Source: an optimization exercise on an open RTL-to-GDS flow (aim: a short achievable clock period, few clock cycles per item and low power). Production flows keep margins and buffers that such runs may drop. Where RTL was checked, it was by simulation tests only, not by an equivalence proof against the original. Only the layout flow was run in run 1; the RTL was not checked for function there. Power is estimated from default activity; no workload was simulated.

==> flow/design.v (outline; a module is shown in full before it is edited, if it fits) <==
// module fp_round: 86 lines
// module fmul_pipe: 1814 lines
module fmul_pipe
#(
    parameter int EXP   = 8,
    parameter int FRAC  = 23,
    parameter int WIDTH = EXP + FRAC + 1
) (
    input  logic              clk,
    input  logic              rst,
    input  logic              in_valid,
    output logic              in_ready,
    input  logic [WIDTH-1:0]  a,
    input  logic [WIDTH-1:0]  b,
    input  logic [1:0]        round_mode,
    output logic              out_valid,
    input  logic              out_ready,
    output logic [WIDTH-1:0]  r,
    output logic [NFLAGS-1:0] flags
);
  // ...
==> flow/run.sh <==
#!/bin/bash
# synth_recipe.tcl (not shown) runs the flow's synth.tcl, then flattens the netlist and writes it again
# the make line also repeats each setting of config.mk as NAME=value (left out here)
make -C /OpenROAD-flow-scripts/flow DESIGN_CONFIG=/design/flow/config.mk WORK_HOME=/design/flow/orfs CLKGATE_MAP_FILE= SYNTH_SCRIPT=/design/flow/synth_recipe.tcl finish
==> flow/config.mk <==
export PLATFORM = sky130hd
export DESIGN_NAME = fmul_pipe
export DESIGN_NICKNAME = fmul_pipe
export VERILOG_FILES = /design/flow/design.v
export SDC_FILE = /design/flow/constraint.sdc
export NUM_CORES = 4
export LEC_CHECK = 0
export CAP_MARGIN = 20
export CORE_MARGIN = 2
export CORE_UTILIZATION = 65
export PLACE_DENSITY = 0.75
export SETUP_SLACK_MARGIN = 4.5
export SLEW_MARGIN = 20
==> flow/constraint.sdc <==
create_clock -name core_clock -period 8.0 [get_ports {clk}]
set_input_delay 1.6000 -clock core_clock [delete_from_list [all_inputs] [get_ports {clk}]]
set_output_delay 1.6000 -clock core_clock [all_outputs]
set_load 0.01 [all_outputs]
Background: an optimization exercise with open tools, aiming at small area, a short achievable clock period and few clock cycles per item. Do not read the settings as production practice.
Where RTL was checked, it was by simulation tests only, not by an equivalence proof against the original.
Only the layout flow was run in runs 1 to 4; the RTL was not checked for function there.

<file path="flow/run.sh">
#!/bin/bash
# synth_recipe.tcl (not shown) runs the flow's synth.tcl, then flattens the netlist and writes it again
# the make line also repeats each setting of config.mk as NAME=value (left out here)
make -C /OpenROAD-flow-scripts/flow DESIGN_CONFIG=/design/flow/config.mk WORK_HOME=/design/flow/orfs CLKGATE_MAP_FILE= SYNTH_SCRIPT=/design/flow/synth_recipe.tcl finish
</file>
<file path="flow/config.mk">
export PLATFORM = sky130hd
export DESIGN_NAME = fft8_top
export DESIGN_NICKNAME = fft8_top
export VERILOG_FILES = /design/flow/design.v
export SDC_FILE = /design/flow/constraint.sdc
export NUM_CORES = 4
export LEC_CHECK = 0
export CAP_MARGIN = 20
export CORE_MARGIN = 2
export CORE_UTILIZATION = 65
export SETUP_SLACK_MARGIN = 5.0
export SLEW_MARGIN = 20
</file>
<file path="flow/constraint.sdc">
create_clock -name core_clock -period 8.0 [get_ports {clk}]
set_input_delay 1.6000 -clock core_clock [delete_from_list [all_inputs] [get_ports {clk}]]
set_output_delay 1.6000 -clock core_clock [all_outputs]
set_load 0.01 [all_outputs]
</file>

---

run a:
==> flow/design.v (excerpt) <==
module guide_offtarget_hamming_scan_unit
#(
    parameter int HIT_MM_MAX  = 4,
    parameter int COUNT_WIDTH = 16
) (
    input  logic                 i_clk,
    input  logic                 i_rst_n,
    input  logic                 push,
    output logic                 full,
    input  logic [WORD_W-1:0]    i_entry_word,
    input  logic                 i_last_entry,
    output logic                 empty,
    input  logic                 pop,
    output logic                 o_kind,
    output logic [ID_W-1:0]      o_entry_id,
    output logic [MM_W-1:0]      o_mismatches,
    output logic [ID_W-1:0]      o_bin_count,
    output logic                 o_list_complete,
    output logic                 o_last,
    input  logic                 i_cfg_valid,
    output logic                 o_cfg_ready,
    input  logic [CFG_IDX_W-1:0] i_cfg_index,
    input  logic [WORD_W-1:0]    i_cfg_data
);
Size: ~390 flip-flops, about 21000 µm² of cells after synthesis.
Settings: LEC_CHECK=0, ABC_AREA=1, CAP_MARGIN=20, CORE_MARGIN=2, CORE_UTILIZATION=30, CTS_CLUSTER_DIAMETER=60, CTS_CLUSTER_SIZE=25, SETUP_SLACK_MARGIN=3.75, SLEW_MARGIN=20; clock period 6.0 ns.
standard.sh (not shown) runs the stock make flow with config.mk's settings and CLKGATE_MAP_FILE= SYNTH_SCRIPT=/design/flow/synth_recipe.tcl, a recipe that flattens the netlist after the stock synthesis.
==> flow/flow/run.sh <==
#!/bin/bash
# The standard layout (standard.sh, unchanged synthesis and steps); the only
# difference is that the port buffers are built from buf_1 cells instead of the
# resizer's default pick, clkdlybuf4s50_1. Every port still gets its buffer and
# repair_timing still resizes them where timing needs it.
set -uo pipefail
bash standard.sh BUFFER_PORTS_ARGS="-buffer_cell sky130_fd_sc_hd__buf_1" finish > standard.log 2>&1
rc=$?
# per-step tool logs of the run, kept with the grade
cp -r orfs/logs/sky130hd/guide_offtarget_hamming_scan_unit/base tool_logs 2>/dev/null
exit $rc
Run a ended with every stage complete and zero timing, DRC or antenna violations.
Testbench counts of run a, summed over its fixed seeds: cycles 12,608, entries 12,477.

--

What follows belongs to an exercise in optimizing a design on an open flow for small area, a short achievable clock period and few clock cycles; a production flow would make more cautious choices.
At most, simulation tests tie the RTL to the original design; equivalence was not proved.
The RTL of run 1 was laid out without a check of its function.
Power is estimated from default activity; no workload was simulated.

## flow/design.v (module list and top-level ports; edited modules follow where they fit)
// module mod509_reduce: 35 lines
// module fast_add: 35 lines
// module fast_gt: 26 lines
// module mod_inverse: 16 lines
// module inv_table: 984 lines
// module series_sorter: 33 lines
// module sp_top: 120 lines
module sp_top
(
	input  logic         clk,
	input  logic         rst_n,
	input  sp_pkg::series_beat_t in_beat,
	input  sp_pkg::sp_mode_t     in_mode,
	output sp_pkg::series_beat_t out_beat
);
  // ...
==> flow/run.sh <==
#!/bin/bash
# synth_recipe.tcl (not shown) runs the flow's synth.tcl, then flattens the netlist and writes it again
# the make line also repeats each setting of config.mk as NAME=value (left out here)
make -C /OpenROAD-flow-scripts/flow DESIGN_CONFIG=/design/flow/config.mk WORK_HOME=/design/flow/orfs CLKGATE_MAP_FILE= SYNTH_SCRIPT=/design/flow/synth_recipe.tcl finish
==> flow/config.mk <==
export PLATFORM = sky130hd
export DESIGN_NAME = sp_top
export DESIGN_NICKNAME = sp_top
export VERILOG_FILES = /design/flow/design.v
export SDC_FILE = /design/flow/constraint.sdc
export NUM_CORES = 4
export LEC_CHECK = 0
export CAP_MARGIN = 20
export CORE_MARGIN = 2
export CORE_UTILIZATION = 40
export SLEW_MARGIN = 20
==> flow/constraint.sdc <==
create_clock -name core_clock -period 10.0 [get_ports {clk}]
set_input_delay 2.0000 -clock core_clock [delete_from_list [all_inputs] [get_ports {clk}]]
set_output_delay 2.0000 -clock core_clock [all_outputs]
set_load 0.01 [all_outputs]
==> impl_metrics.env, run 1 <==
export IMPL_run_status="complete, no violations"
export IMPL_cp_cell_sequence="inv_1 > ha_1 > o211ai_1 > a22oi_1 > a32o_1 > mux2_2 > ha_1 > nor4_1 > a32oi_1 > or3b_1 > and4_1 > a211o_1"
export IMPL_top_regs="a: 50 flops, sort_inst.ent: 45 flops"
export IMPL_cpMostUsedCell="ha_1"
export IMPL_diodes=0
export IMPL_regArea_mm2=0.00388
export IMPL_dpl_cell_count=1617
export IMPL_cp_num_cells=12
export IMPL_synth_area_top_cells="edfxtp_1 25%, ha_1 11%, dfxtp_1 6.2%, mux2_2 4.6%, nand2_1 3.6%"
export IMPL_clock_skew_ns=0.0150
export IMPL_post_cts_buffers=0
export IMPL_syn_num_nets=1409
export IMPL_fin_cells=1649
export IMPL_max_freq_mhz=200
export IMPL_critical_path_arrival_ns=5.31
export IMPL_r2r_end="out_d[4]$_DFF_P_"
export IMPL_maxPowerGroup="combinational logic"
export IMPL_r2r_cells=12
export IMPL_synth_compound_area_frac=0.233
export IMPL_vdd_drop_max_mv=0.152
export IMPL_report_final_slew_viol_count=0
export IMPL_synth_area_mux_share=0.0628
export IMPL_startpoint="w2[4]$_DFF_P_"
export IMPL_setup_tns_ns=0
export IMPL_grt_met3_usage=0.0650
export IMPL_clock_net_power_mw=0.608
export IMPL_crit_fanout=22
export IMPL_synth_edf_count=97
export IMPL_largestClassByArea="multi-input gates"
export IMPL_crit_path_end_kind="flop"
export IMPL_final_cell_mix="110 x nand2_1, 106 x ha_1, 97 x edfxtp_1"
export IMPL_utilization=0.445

Activity:
Count every line of the records above in which the string "still" appears. The number alone is to be given.

The answer:
2